People don't like unprompted behavioral changes in minor releases.
"This is what the standard says" is not strong enough to justify
changing behavior that was not obviously broken (like, say, crashing).
Another point is that the previous coding already failed to
be round-trippable, ie you wrote JSON_ARRAY() but what comes
out in view decompilation is JSON_ARRAYAGG(). This makes that
situation considerably worse. We should endeavor to not expose
implementation details like that. (To be clear, I don't object
if EXPLAIN shows that sort of thing. But it shouldn't creep
into view dumps. We've regretted doing that in the past.)
regards, tom lane
On Mon, Mar 2, 2026 at 3:37 PM Tom Lane <tgl@sss.pgh.pa.us> wrote:
... doesn't that point disqualify it from being back-patched?
People don't like unprompted behavioral changes in minor releases.
"This is what the standard says" is not strong enough to justify
changing behavior that was not obviously broken (like, say, crashing).
Fair point. Changing user-facing output is not something we want to
surprise users with in a minor release. So this will be a master-only
fix.
Another point is that the previous coding already failed to
be round-trippable, ie you wrote JSON_ARRAY() but what comes
out in view decompilation is JSON_ARRAYAGG(). This makes that
situation considerably worse. We should endeavor to not expose
implementation details like that. (To be clear, I don't object
if EXPLAIN shows that sort of thing. But it shouldn't creep
into view dumps. We've regretted doing that in the past.)

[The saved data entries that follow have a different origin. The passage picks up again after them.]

--- config.mk ---
export PLATFORM = sky130hd
export DESIGN_NAME = valu_sequencer
export DESIGN_NICKNAME = d
export VERILOG_FILES = /design/src/rtl/vec_pkg.sv /design/src/rtl/valu_sequencer.sv
export SDC_FILE = /design/constraint.sdc
export NUM_CORES = 1
export LEC_CHECK = 0
export ABC_AREA = 1
export BUFFER_PORTS_ARGS = -buffer_cell sky130_fd_sc_hd__buf_4
export CELL_PAD_IN_SITES_DETAIL_PLACEMENT = 1
export CELL_PAD_IN_SITES_GLOBAL_PLACEMENT = 1
export CORE_ASPECT_RATIO = 1.5
export CORE_MARGIN = 10
export CORE_UTILIZATION = 23
export CTS_CLUSTER_SIZE = 28
export DETAILED_ROUTE_END_ITERATION = 7
export GPL_TIMING_DRIVEN = 0
export PLACE_DENSITY = 0.89
export RECOVER_POWER = 100
export SLEW_MARGIN = 30
export SYNTH_ARGS = -nofsm -noshare
export SYNTH_HDL_FRONTEND = slang
export SYNTH_SLANG_ARGS = --single-unit
--- constraint.sdc ---
create_clock -name clk_i -period 3.58 [get_ports clk_i]
set_input_delay 0.358 -clock clk_i [delete_from_list [all_inputs] [get_ports clk_i]]
set_output_delay 0.358 -clock clk_i [all_outputs]
set_load 0.02 [all_outputs]
--- src/rtl/vec_pkg.sv ---
`default_nettype none
// ============================================================================
// Module      : vec_pkg
// Description : Shared types for the vector ALU sequencer. It holds the ALU
//               opcode encoding and the sequencer state encoding.
// Revision    : 1.0 - initial release
// ============================================================================
package vec_pkg;

  // ALU opcode encoding; RSVD is rejected by the sequencer as illegal
  typedef enum logic [1:0] {
    ADD  = 2'd0,
    SUB  = 2'd1,
    MUL  = 2'd2,
    RSVD = 2'd3
  } vop_e;

  // Sequencer control states
  typedef enum logic [1:0] {
    IDLE  = 2'd0,
    RUN   = 2'd1,
    DRAIN = 2'd2,
    DONE  = 2'd3
  } vseq_state_e;

endpackage
`default_nettype wire

--- src/rtl/valu_sequencer.sv ---
`default_nettype none
// ============================================================================
// Module      : valu_sequencer
// Description : Vector instruction sequencer. It accepts one vector op,
//               streams element reads from the register file, routes operands
//               to an external registered ALU, and writes results back with a
//               two-cycle read-to-write latency at one element per cycle.
//               Completion status is accumulated per instruction.
// Revision    : 1.0 - initial release
// ============================================================================
module valu_sequencer
  import vec_pkg::*;
#(
  parameter int vdw_p       = 32,
  parameter int op_width_p  = 2,
  parameter int vlen_p      = 8,
  parameter int num_vregs_p = 8
) (
  input  logic                           clk_i,
  input  logic                           reset_i,
  input  logic                           v_i,
  output logic                           ready_o,
  input  logic [op_width_p-1:0]          op_i,
  input  logic [$clog2(num_vregs_p)-1:0] vs1_i,
  input  logic [$clog2(num_vregs_p)-1:0] vs2_i,
  input  logic [$clog2(num_vregs_p)-1:0] vd_i,
  input  logic [$clog2(vlen_p+1)-1:0]    len_i,
  output logic [$clog2(vlen_p)-1:0]      rf_r_elem_o,
  output logic [$clog2(num_vregs_p)-1:0] rf_rs1_o,
  output logic [$clog2(num_vregs_p)-1:0] rf_rs2_o,
  input  logic [vdw_p-1:0]               rf_rs1_data_i,
  input  logic [vdw_p-1:0]               rf_rs2_data_i,
  output logic [vdw_p-1:0]               alu_a_o,
  output logic [vdw_p-1:0]               alu_b_o,
  output logic [op_width_p-1:0]          alu_op_o,
  input  logic [vdw_p-1:0]               alu_result_i,
  input  logic                           alu_flag_overflow_i,
  input  logic                           alu_flag_zero_i,
  input  logic                           alu_flag_negative_i,
  output logic                           rf_w_v_o,
  output logic [$clog2(num_vregs_p)-1:0] rf_w_reg_o,
  output logic [$clog2(vlen_p)-1:0]      rf_w_elem_o,
  output logic [vdw_p-1:0]               rf_w_data_o,
  output logic                           done_o,
  output logic                           illegal_o,
  output logic                           ovf_o,
  output logic                           neg_o,
  output logic                           zero_o
);

  localparam int reg_w  = $clog2(num_vregs_p);
  localparam int elem_w = $clog2(vlen_p);
  localparam int len_w  = $clog2(vlen_p+1);

  localparam logic [op_width_p-1:0] c_op_rsvd = op_width_p'(RSVD);
  localparam logic [len_w-1:0]      c_len_max = len_w'(vlen_p);

  vseq_state_e state_d, state_q;

  logic [op_width_p-1:0] op_d, op_q;
  logic [reg_w-1:0]      vs1_d, vs1_q;
  logic [reg_w-1:0]      vs2_d, vs2_q;
  logic [reg_w-1:0]      vd_d, vd_q;
  logic [len_w-1:0]      len_d, len_q;
  logic [elem_w-1:0]     elem_d, elem_q;

  logic                  s1_v_d, s1_v_q;
  logic [elem_w-1:0]     s1_elem_d, s1_elem_q;
  logic                  s2_v_d, s2_v_q;
  logic [elem_w-1:0]     s2_elem_d, s2_elem_q;

  logic                  illegal_d, illegal_q;
  logic                  ovf_d, ovf_q;
  logic                  neg_d, neg_q;
  logic                  zero_d, zero_q;

  logic                  accept;
  logic                  rd_fire;
  logic                  is_noop;
  logic [len_w-1:0]      len_eff;
  logic [elem_w-1:0]     last_elem;

  // Ready only in IDLE and never while reset is held
  assign ready_o   = (state_q == IDLE) && !reset_i;
  assign accept    = v_i && ready_o;
  // A read is issued every cycle spent in RUN
  assign rd_fire   = (state_q == RUN);
  // Zero-length or reserved-op instructions complete without touching the RF
  assign is_noop   = (len_i == '0) || (op_i == c_op_rsvd);
  // Requests longer than the register length are clamped
  assign len_eff   = (len_i > c_len_max) ? c_len_max : len_i;
  assign last_elem = elem_w'(len_q - len_w'(1));

  // Next-state logic for the sequencer FSM
  always_comb begin
    state_d = state_q;
    unique case (state_q)
      IDLE: begin
        if (accept) begin
          if (is_noop) state_d = DONE;
          else         state_d = RUN;
        end
      end
      RUN: begin
        if (elem_q == last_elem) state_d = DRAIN;
      end
      DRAIN: begin
        // Leave once the pipeline will be empty, so done follows the last write
        if (!s1_v_d && !s2_v_d) state_d = DONE;
      end
      DONE: begin
        state_d = IDLE;
      end
      default: begin
        state_d = IDLE;
      end
    endcase
  end

  // Next values for latched instruction fields, element counter, pipeline and status
  always_comb begin
    op_d      = op_q;
    vs1_d     = vs1_q;
    vs2_d     = vs2_q;
    vd_d      = vd_q;
    len_d     = len_q;
    elem_d    = elem_q;
    s1_v_d    = rd_fire;
    s1_elem_d = elem_q;
    s2_v_d    = s1_v_q;
    s2_elem_d = s1_elem_q;
    illegal_d = illegal_q;
    ovf_d     = ovf_q;
    neg_d     = neg_q;
    zero_d    = zero_q;

    if (rd_fire && (elem_q != last_elem)) begin
      elem_d = elem_q + 1'b1;
    end

    // Fold the flags of every written element into the completion status
    if (s2_v_q) begin
      ovf_d  = ovf_q  | alu_flag_overflow_i;
      neg_d  = neg_q  | alu_flag_negative_i;
      zero_d = zero_q & alu_flag_zero_i;
    end

    if (accept) begin
      op_d      = op_i;
      vs1_d     = vs1_i;
      vs2_d     = vs2_i;
      vd_d      = vd_i;
      len_d     = len_eff;
      elem_d    = '0;
      illegal_d = (op_i == c_op_rsvd);
      ovf_d     = 1'b0;
      neg_d     = 1'b0;
      zero_d    = 1'b1;
    end
  end

  // FSM state register
  always_ff @(posedge clk_i or posedge reset_i) begin
    if (reset_i) state_q <= IDLE;
    else         state_q <= state_d;
  end

  // Datapath, pipeline and status registers
  always_ff @(posedge clk_i or posedge reset_i) begin
    if (reset_i) begin
      op_q      <= '0;
      vs1_q     <= '0;
      vs2_q     <= '0;
      vd_q      <= '0;
      len_q     <= '0;
      elem_q    <= '0;
      s1_v_q    <= 1'b0;
      s1_elem_q <= '0;
      s2_v_q    <= 1'b0;
      s2_elem_q <= '0;
      illegal_q <= 1'b0;
      ovf_q     <= 1'b0;
      neg_q     <= 1'b0;
      zero_q    <= 1'b0;
    end else begin
      op_q      <= op_d;
      vs1_q     <= vs1_d;
      vs2_q     <= vs2_d;
      vd_q      <= vd_d;
      len_q     <= len_d;
      elem_q    <= elem_d;
      s1_v_q    <= s1_v_d;
      s1_elem_q <= s1_elem_d;
      s2_v_q    <= s2_v_d;
      s2_elem_q <= s2_elem_d;
      illegal_q <= illegal_d;
      ovf_q     <= ovf_d;
      neg_q     <= neg_d;
      zero_q    <= zero_d;
    end
  end

  // Read port drives are idle-zero outside RUN
  assign rf_r_elem_o = rd_fire ? elem_q : '0;
  assign rf_rs1_o    = rd_fire ? vs1_q  : '0;
  assign rf_rs2_o    = rd_fire ? vs2_q  : '0;

  // Stage 1: read data arrives one cycle after the address
  assign alu_a_o     = s1_v_q ? rf_rs1_data_i : '0;
  assign alu_b_o     = s1_v_q ? rf_rs2_data_i : '0;
  assign alu_op_o    = s1_v_q ? op_q          : '0;

  // Stage 2: the ALU result is written back in the cycle it becomes valid
  assign rf_w_v_o    = s2_v_q;
  assign rf_w_reg_o  = s2_v_q ? vd_q         : '0;
  assign rf_w_elem_o = s2_v_q ? s2_elem_q    : '0;
  assign rf_w_data_o = s2_v_q ? alu_result_i : '0;

  assign done_o      = (state_q == DONE);
  assign illegal_o   = illegal_q;
  assign ovf_o       = ovf_q;
  assign neg_o       = neg_q;
  assign zero_o      = zero_q;

endmodule
`default_nettype wire

Word-level counts from Yosys, hierarchy flattened
Index checks and enable logic that the tools add are counted.
W data, S select, Z words.
{"block": "word_totals", "output_inout_bits": 120, "wordCells": 66, "input_bits": 117, "register_bits": 31}
{"block": "op_classes", "reduce_logical": 13, "eq_ne": 9, "n_mux": 23, "n_lt_le_gt_ge": 1, "add_sub_neg": 2, "bitwise": 3}
{"operator": "$mux W32", "count": 3}
{"operator": "$mux W3", "count": 8}
{"operator": "$mux W2", "count": 5}
{"operator": "$pmux W2 S4", "count": 1}
{"operator": "$eq A2 B2 Y1 const B", "count": 3}
{"operator": "$mux W1", "count": 6}
{"operator": "$gt A4 B4 Y1 const B", "count": 1}
{"operator": "$logic_and A1 B1 Y1", "count": 4}
{"operator": "$logic_not A4 Y1", "count": 1}
{"operator": "$ne A2 B2 Y1 const B", "count": 2}
{"operator": "$reduce_bool A2 Y1", "count": 2}
{"operator": "$add A3 B1 Y3 const B", "count": 1}
{"operator": "$eq A3 B3 Y1", "count": 1}
{"operator": "$logic_not A1 Y1", "count": 3}
{"operator": "$ne A3 B3 Y1", "count": 1}
{"operator": "$reduce_and A3 Y1", "count": 1}
{"operator": "$sub A3 B1 Y3 const B", "count": 1}
{"operator": "$eq A2 B1 Y1 const B", "count": 1}
{"operator": "$logic_not A2 Y1", "count": 1}
{"operator": "$ne A2 B1 Y1 const B", "count": 1}
{"operator": "$or A1 B1 Y1", "count": 2}
{"operator": "$and A1 B1 Y1", "count": 1}
{"operator": "$logic_or A1 B1 Y1", "count": 1}

Logic depth before layout (Yosys ltp)
Gate-level depths: netlist (run 1).
{"block": "depth", "word_depth": 5, "ltp_mapped": 11, "ltp_nobuf": 11}

Least setup slack after synthesis (run 1)
No wires, ideal clock.
{"block": "synth_timing", "kind": "register to register", "from": "register state_q[0]", "to": "register op_q[0]", "stages_incl_launch_ff": 9, "setup_ns": 0.116, "synth_period_minus_slack_ns": 1.491, "path_slack_ns": 2.089, "arrival_time_ns": 1.374, "path_buffers": 1, "required_time_ns": 3.464, "path_cell_list": "dfrtp_1 > inv_1 > ha_1 > inv_1 > nor2_2 > nand2_2 > clkbuf_1 > nand2_1 > nand2_1"}
{"block": "synth_via", "elab_chain_cells": 3}
{"element": "start: declaration", "line": "valu_sequencer.sv:58", "text": "vseq_state_e state_d, state_q;"}
{"element": "start signal: assignment", "line": "valu_sequencer.sv:165", "text": "else state_q <= state_d;"}
{"element": "$logic_not A2 Y1", "line": "valu_sequencer.sv:84", "text": "assign ready_o = (state_q == IDLE) && !reset_i;"}
{"element": "$logic_and A1 B1 Y1", "line": "valu_sequencer.sv:84"}
{"element": "net ready_o", "line": "valu_sequencer.sv:22", "text": "output logic ready_o,"}
{"element": "$logic_and A1 B1 Y1", "line": "valu_sequencer.sv:85", "text": "assign accept = v_i && ready_o;"}
{"element": "end signal: assignment", "line": "valu_sequencer.sv:186", "text": "op_q <= op_d;"}
{"element": "end: declaration", "line": "valu_sequencer.sv:60", "text": "logic [op_width_p-1:0] op_d, op_q;"}
The timed path passes the listed nets, and every way through them passes these cells.
A chain may end at the register's enable or synchronous reset.

Worst setup path in the final report (run 1)
{"block": "layout_timing", "from": "register state_q[1]", "to": "output rf_rs1_o[1]"}
{"block": "layout_via", "elab_chain_cells": 2}
{"element": "$eq A2 B1 Y1", "line": "valu_sequencer.sv:87", "text": "assign rd_fire = (state_q == RUN);"}
{"element": "net rd_fire", "line": "valu_sequencer.sv:78", "text": "logic rd_fire;"}
{"element": "$mux W3", "line": "valu_sequencer.sv:205", "text": "assign rf_rs1_o = rd_fire ? vs1_q : '0;"}
{"element": "end: declaration", "line": "valu_sequencer.sv:29", "text": "output logic [$clog2(num_vregs_p)-1:0] rf_rs1_o,"}
The timed path passes the listed nets, and every way through them passes these cells.

==> impl_metrics.ini, run 1 <==
[layout]
num_antenna_cells = 0
fill_cells = 1374
fin_area_sq_um = 3900
drive_above_1_share = 0.215
syn_to_final_growth_pct = 71.8
finish.utilization = 0.402
layout.nets = 756

[grt]
grt_overflow = 0
antenna_found_initial = 0
grt_max_degree = 32
grtUsageTotal = 0.151
grt_pass1_wl_um = 17400
grt_pass1_vias = 3479

[logic_synthesis]
synthDistinctLibCells = 20
synthFlopType = dfrtp_1
ys_top_cells_by_area = dfrtp_1, nand2_1, inv_1
postSynthCellCount = 389
yosysSeqAreaShare = 0.342
async_flop_share = 1.00
syn_area_per_cell_sq_um = 5.83
synth_seq_cells = 31
synth_top_area_frac = 0.342
yosysWarnings = 0
synth-edff-count = 0
synthesis.nets = 513
synthTopCellsByCount = nand2_1, inv_1, dfrtp_1
syn-cell-area_sq_um = 2270
synth_largest_area_cell = dfrtp_1
synth_most_common_cell = nand2_1

[routing]
vias = 3139
dr.pass1.iters = 4
routed_wl_um = 11400
drcViolationCount = 0
wire_per_inst_um = 15.3
drt.antenna.violating_nets = 0
viasPerCell = 4.20
drtIter0Drc = 46

[die]
num_io_pins = 237
initial_core_util = 0.234
rows = 44
die_w_um = 101
core_sq_um = 9690
die_y_um = 142
design.die.area_sq_um = 14300

[timing]
hold_viol_final = 0
min_period_over_period = 0.665
setup_viol = 0
drv_slew = 0
period_minus_slack_ps = 2380
tightest_slew_ps = 1210
rsz0062_at_grt = no
slew_headroom = 0.195
tns_ps = 0
fmax_mhz = 420
skew_ps = 7.77
setup_slack_ps = 1200

[critical_path]
path_depth = 6
cp-end-kind = output port
arrival_ps = 2020
r2r_setup_slack_ps = 1560
slowest_stage = clkbuf_1
critPathTopFamily = buffers and inverters
r2r_end = vd_q[1]
cp_slowest_stage_delay_ps = 520
start_kind = flip-flop
r2r-start = state_q[1]
cp_data_required_time_ps = 3220
critical_path.cell_chain = inv_1, ha_1, clkbuf_1, nand2_1, inv_1, clkbuf_1
critPathKind = flip-flop to output port
crit_end = rf_rs1_o[1]
reg2reg_depth = 9
crit_start = state_q[1]
cp_num_buf_inv = 4
crit_fanout = 10

[place]
dpl.hpwl_um = 10100
io_buffers = 236
place_congestion = 0.734
pre_cts_slack_ps = 1900
placed_area_sq_um = 4180

[clocking]
post_cts_buffers = 0
cts_max_level = 2
cts_buffer_depth = 2
clock_latency_ps = 270
cts_hold_buf = 0
path_clk_slew_ps = 50
numCtsBuffers = 5
clk_root_buffer_cell = clkbuf_16
cts_num_sinks = 31
cts_resized = 0
cts_tree = built

[hold_path]
hold_class = primary input to flip-flop

[pwr]
ir_drop_uv = 297
fin_total_pwr_mw = 2.97
power.leakage_nw = 2.76
power_density_nw_per_um2 = 762

[status]
outcome = complete, no violations

[job]
maxCapViolCount = 0
## through the flow
stage / instances / hold WS [ps]
final: 748 / 281
after global routing: 748 / 279
after CTS: 748 / 219
after detailed placement: 740 / 338
after global placement: 740 / 332
after floorplan: 389 / 331
## cell usage in the layout, fill, tap and decap left out, types with 4 or more instances in the layout
| cell | n |
|---|---|
| buf_4 | 122 |
| clkbuf_1 | 130 |
| clkbuf_16 | 5 |
| dfrtp_1 | 31 |
| ha_1 | 7 |
| inv_1 | 131 |
| nand2_1 | 171 |
| nand3_1 | 11 |
| nor2_1 | 4 |
| o21ai_0 | 8 |
## power breakdown
group          total, mW  switching (mW)  internal (mW)  leakage [nW]
combinational       1.86            1.33          0.535          2.28
clock              0.489           0.144          0.345        0.0868
sequential         0.618           0.105          0.513         0.392
total               2.97            1.58           1.39          2.76
## worst min-delay path by stage
| stage | startpoint | to | slack (ps) | depth (start not counted) |
|---|---|---|---|---|
| finish | vs2_i[2] | vs2_q[2] | 280 | 3 |
| global route | vd_i[0] | vd_q[0] | 280 | 3 |
| CTS | reset_i | len_q[2] | 220 | 2 |
| detailed placement | s1_elem_q[2] | s2_elem_q[2] | 340 | 0 |
| global placement | s1_elem_q[0] | s2_elem_q[0] | 330 | 0 |
| floorplan | s1_elem_q[0] | s2_elem_q[0] | 330 | 0 |
## registers in the layout, summed over array words and instances (netlist names)
name and flops:
state_q 2, neg_o 1, vs2_q 3, vd_q 3, elem_q 3, s1_elem_q 3, s1_v_q 1, op_q 2
illegal_o 1, rf_w_v_o 1, ovf_o 1, vs1_q 3, s2_elem_q 3, len_q 3, zero_o 1
## routing by layer
| layer | routed length (um) | part of all wire | GRT usage |
|---|---|---|---|
| met1 | 3820 | 0.33 | 0.139 |
| met4 | 254 | 0.022 | 0.0486 |
| met2 | 6360 | 0.56 | 0.291 |
| met3 | 1010 | 0.089 | 0.0564 |
| met5 | 0 | 0 | 0 |
## worst register-to-register path, delay by kind of cell (launching register included)
kind                     cells  cell delay (ps)
buffers and inverters        4              870
AND/OR/NAND/NOR              4              480
flip-flops                   1              420
adder cells (fa/ha/maj)      1              180
## area by class of cell
type	count	area, sq um	area share
flip-flops and latches	31	776	0.199
multi-input cells	209	901	0.231
clock buffers	6	139	0.0356
inverters	133	499	0.128
plain buffers	16	60.1	0.0154
repair buffers	236	1340	0.345
well taps	115	144	0.0369
clock inverters	2	35.0	0.00899
## cells by family (layout without fill, tap and decap cells)
| logic type | after synthesis | in the layout | share of synthesized area |
|---|---|---|---|
| DFF | 31 | 31 | 0.342 |
| and+or+nand+nor | 192 | 192 | 0.339 |
| buffers and inverters | 149 | 393 | 0.256 |
| adders and majority gates | 7 | 7 | 0.0386 |
| xor gates and xnor gates | 1 | 1 | 0.00386 |
| AOI/OAI and AO/OA | 9 | 9 | 0.0204 |
Note: power is estimated with default switching activity, not from simulation.
==> inputs of run 2 (changes only) <==
--- a/config.mk
+++ b/config.mk
@@ -11,11 +11,11 @@
 export CELL_PAD_IN_SITES_GLOBAL_PLACEMENT = 1
 export CORE_ASPECT_RATIO = 1.5
 export CORE_MARGIN = 10
-export CORE_UTILIZATION = 23
+export CORE_UTILIZATION = 19
 export CTS_CLUSTER_SIZE = 28
 export DETAILED_ROUTE_END_ITERATION = 7
 export GPL_TIMING_DRIVEN = 0
-export PLACE_DENSITY = 0.89
+export PLACE_DENSITY = 0.79
 export RECOVER_POWER = 100
 export SLEW_MARGIN = 30
 export SYNTH_ARGS = -nofsm -noshare
==> constraint.sdc (replaced) <==
create_clock -name clk_i -period 1.95 [get_ports clk_i]
set_input_delay 0.195 -clock clk_i [delete_from_list [all_inputs] [get_ports clk_i]]
set_output_delay 0.195 -clock clk_i [all_outputs]
set_load 0.02 [all_outputs]
==> impl_metrics.ini, run 2 (synthesis results as in run 1) <==
[status]
outcome = complete, no violations

[critical_path]
critPathTopFamily = buffers and inverters
critical_path.cell_chain = buf_2, buf_2, nand2_1, inv_1, clkbuf_2
slowest_stage = dfrtp_1
cp-end-kind = output port
cp_common_cell = buf_2
r2r-start = state_q[0]
r2r_setup_slack_ps = 190
crit_fanout = 10
start_kind = flip-flop
arrival_ps = 1600
cp_num_buf_inv = 4
critPathKind = flip-flop to output port
r2r_end = ovf_o
cp_data_required_time_ps = 1750
path_depth = 5
cp_slowest_stage_delay_ps = 470
reg2reg_depth = 8

[layout]
fin_area_sq_um = 4050
layout.nets = 756
syn_to_final_growth_pct = 78.7
final_cell_mix = nand2_1, inv_1, buf_4
drive_above_1_share = 0.340
num_antenna_cells = 0
mostFrequentLayoutCell = nand2_1

[routing]
dr.pass1.iters = 4
drcViolationCount = 0
wire_per_inst_um = 14.9
routed_wl_um = 11700
vias = 3092
drt.antenna.violating_nets = 0
drtIter0Drc = 88
viasPerCell = 3.95

[clocking]
clock_latency_ps = 270
path_clk_slew_ps = 50
cts_resized = 0
cts_hold_buf = 0
cts_tree = built
post_cts_buffers = 0
cts_buffer_depth = 2
numCtsBuffers = 5
clk_root_buffer_cell = clkbuf_16
cts_max_level = 2
cts_num_sinks = 31

[grt]
grt_pass1_vias = 3357
grt_overflow = 0
grt_pass1_wl_um = 17600
grtUsageTotal = 0.131
antenna_found_initial = 0
grt_max_degree = 32

[place]
placed_area_sq_um = 4230
dpl.hpwl_um = 10400
io_buffers = 236
pre_cts_slack_ps = 250
place_congestion = 0.853

[die]
num_io_pins = 237
design.die.area_sq_um = 16800
die_w_um = 109
rows = 48
core_sq_um = 11600
die_y_um = 154
initial_core_util = 0.196

[timing]
min_period_over_period = 0.919
period_minus_slack_ps = 1790
hold_viol_final = 0
setup_viol = 0
skew_ps = 8.89
fmax_mhz = 558
setup_slack_ps = 158
drv_slew = 0
rsz0062_at_grt = no
tightest_slew_ps = 1210
tns_ps = 0
slew_headroom = 0.191

[pwr]
ir_drop_uv = 356
power_density_nw_per_um2 = 1370
fin_total_pwr_mw = 5.54
power.leakage_nw = 3.03

[hold_path]
holdPathStages = 3
min_to = vs2_q[1]
hp-start = vs2_i[1]
hold_class = primary input to flip-flop

[job]
maxCapViolCount = 0
## run 2: cell type report
cell class	count	area, sq um
Timing Repair Buffer	236	1450
Multi-Input combinational cell	209	901
Sequential cell	31	776
Inverter	133	499
Fill cell	1566	7540
Clock buffer	8	156
Tap cell	150	188
Buffer	16	80.1
## run 2: how the worst max path moves through the flow
stage | from | endpoint
after floorplan | state_q[0] | op_q[0]
after global placement | state_q[0] | vs2_q[2]
after detailed placement | state_q[0] | op_q[0]
after CTS | s1_v_q | alu_b_o[4]
after global routing | s1_v_q | alu_b_o[2]
final | s1_v_q | alu_b_o[29]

That is a good point I hadn't considered. So I think the ideal fix is
to have the parser preserve the user's original JSON_ARRAY(query)
syntax as much as possible, and then defer the JSON_ARRAYAGG rewrite
trick to the planner, perhaps during expression preprocessing.
- Richard
On Thu, Feb 26, 2026 at 10:20 PM Vik Fearing <vik@postgresfriends.org> wrote:
Try this:
select json_array(select 1 where false);
It produces NULL, not []
I can confirm that postgres violates the standard here.
--
Since the subject title mentioned JSON_VALUE.
SELECT JSON_VALUE(((select NULL where false)), '$');
SELECT JSON_QUERY(((select NULL where false)), '$');
SELECT JSON_EXISTS(((select NULL where false)), '$');
Should the above produce []?
That was a typo. I meant to refer to JSON_ARRAY, not JSON_VALUE in the
subject title. The issue is specifically about <JSON array constructor by
query> (I also made a typo there, sorry for that)
On Tue, Mar 3, 2026 at 3:42 AM jian he <jian.universality@gmail.com> wrote:
Show quoted text
On Thu, Feb 26, 2026 at 10:20 PM Vik Fearing <vik@postgresfriends.org>
wrote:Try this:
select json_array(select 1 where false);
It produces NULL, not []
I can confirm that postgres violates the standard here.
--
Since the subject title mentioned JSON_VALUE.
SELECT JSON_VALUE(((select NULL where false)), '$');
SELECT JSON_QUERY(((select NULL where false)), '$');
SELECT JSON_EXISTS(((select NULL where false)), '$');Should the above produce []?
On Tue, Mar 3, 2026 at 10:03 AM Richard Guo <guofenglinux@gmail.com> wrote:
That is a good point I hadn't considered. So I think the ideal fix is
to have the parser preserve the user's original JSON_ARRAY(query)
syntax as much as possible, and then defer the JSON_ARRAYAGG rewrite
trick to the planner, perhaps during expression preprocessing.
I tried hacking on this idea to see how it would look in practice, and
here is what I got.
- Richard
Attachments:
v2-0001-Fix-JSON_ARRAY-query-empty-set-handling-and-view-.patchapplication/octet-stream; name=v2-0001-Fix-JSON_ARRAY-query-empty-set-handling-and-view-.patchDownload+351-70
On Tue, Mar 3, 2026 at 11:32 PM Richard Guo <guofenglinux@gmail.com> wrote:
On Tue, Mar 3, 2026 at 10:03 AM Richard Guo <guofenglinux@gmail.com> wrote:
That is a good point I hadn't considered. So I think the ideal fix is
to have the parser preserve the user's original JSON_ARRAY(query)
syntax as much as possible, and then defer the JSON_ARRAYAGG rewrite
trick to the planner, perhaps during expression preprocessing.
I tried hacking on this idea to see how it would look in practice, and
here is what I got.
Here is an updated version of the patch. The main change is that it
now uses DirectFunctionCall1 to build the empty JSON array constant,
which is more efficient and consistent with other call sites.